*Stored items from a collection*:
----------

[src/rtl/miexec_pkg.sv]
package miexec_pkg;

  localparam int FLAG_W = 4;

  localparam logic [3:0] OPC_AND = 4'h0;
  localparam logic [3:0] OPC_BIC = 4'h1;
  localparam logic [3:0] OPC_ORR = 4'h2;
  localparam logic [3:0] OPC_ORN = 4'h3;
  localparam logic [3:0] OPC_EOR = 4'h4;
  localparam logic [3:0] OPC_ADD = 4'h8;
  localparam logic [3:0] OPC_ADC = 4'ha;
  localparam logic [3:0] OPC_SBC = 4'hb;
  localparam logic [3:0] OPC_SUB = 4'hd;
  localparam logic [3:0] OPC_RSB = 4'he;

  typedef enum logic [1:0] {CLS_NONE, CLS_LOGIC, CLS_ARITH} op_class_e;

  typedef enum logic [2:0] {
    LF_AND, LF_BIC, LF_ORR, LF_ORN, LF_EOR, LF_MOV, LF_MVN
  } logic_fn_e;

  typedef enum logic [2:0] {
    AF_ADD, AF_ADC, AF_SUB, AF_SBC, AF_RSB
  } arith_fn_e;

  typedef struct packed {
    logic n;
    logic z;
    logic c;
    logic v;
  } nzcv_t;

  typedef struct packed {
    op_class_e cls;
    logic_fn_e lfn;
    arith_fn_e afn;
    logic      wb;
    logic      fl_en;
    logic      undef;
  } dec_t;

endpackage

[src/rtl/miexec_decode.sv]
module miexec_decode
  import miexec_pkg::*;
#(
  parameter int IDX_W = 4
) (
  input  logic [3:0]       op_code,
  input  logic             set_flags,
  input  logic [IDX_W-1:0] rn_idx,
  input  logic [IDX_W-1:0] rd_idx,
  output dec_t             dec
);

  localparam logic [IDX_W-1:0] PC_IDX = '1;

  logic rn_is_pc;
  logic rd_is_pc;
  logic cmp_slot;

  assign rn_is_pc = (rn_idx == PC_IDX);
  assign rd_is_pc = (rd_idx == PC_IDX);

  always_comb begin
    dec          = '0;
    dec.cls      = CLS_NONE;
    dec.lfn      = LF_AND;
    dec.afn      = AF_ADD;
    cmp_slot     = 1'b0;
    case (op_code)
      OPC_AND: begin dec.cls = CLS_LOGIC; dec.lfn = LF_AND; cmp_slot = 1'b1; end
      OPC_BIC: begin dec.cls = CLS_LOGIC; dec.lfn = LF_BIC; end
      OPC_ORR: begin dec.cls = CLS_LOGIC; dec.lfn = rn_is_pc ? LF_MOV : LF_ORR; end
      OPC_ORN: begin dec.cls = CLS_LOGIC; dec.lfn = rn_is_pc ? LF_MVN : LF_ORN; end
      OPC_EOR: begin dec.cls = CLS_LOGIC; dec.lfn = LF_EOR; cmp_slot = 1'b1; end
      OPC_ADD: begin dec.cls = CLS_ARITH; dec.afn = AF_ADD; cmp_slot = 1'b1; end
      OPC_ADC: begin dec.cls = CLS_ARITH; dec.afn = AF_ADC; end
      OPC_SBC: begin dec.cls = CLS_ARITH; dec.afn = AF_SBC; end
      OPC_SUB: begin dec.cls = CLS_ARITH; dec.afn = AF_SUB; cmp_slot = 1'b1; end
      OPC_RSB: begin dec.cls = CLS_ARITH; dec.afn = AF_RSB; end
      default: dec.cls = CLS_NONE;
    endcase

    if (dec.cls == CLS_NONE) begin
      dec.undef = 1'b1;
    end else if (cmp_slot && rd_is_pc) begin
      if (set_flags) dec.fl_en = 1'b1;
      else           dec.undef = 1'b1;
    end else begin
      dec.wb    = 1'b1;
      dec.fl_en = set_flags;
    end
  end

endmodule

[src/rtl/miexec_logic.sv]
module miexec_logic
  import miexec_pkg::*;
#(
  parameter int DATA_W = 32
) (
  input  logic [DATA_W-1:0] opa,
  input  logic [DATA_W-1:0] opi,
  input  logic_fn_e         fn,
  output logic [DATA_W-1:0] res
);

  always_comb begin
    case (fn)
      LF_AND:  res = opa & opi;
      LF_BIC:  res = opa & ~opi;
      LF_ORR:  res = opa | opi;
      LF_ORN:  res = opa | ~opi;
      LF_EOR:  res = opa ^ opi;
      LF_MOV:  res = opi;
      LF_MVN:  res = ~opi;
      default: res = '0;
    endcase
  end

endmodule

----------

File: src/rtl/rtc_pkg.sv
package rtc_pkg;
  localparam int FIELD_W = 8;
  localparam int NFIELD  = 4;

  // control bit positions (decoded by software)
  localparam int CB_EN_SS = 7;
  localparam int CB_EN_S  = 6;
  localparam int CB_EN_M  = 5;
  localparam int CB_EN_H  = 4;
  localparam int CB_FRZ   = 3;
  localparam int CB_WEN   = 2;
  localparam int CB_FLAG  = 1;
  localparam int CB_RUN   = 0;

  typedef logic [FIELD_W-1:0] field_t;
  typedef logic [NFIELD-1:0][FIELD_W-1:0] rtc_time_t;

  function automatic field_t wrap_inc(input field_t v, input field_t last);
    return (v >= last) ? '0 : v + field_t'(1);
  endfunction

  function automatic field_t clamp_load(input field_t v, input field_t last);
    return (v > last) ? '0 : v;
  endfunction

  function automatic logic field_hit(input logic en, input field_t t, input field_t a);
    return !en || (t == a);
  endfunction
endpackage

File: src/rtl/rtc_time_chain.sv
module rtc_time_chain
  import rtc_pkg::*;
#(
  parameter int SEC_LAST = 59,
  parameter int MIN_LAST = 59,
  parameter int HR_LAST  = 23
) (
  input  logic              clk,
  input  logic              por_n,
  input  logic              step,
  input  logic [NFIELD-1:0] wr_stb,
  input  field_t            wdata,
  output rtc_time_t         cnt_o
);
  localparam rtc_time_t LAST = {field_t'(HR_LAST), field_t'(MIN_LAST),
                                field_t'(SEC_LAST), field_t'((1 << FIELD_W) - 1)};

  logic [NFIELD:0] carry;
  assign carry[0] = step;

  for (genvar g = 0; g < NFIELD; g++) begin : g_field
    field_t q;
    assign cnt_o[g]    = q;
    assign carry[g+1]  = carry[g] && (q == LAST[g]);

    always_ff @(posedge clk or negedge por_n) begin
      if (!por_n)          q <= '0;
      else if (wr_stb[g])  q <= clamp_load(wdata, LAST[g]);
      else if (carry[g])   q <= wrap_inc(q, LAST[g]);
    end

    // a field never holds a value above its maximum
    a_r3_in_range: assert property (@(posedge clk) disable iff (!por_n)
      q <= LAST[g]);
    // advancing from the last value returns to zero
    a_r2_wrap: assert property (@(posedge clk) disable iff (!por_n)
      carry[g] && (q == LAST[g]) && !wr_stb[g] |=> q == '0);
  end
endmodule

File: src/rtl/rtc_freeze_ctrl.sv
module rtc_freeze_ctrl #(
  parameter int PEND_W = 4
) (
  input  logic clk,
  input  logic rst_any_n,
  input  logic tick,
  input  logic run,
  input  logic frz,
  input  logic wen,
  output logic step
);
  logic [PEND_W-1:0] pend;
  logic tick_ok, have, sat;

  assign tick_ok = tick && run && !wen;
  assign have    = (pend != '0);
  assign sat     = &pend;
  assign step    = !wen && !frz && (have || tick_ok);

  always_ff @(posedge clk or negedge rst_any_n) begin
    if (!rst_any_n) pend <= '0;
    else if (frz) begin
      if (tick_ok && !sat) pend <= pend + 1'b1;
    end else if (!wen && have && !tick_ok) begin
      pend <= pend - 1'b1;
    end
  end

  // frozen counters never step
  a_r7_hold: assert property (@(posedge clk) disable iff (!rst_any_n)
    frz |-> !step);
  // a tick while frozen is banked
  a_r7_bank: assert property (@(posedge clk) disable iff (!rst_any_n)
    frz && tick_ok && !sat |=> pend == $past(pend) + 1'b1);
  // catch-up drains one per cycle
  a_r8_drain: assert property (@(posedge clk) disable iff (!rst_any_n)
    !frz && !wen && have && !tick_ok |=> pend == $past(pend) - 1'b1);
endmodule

----------

*EXERCISE DETAILS*:
Copy the lines of the entries above that mention "File".

*TASK OUTPUT*:
File: src/rtl/rtc_pkg.sv
File: src/rtl/rtc_time_chain.sv
File: src/rtl/rtc_freeze_ctrl.sv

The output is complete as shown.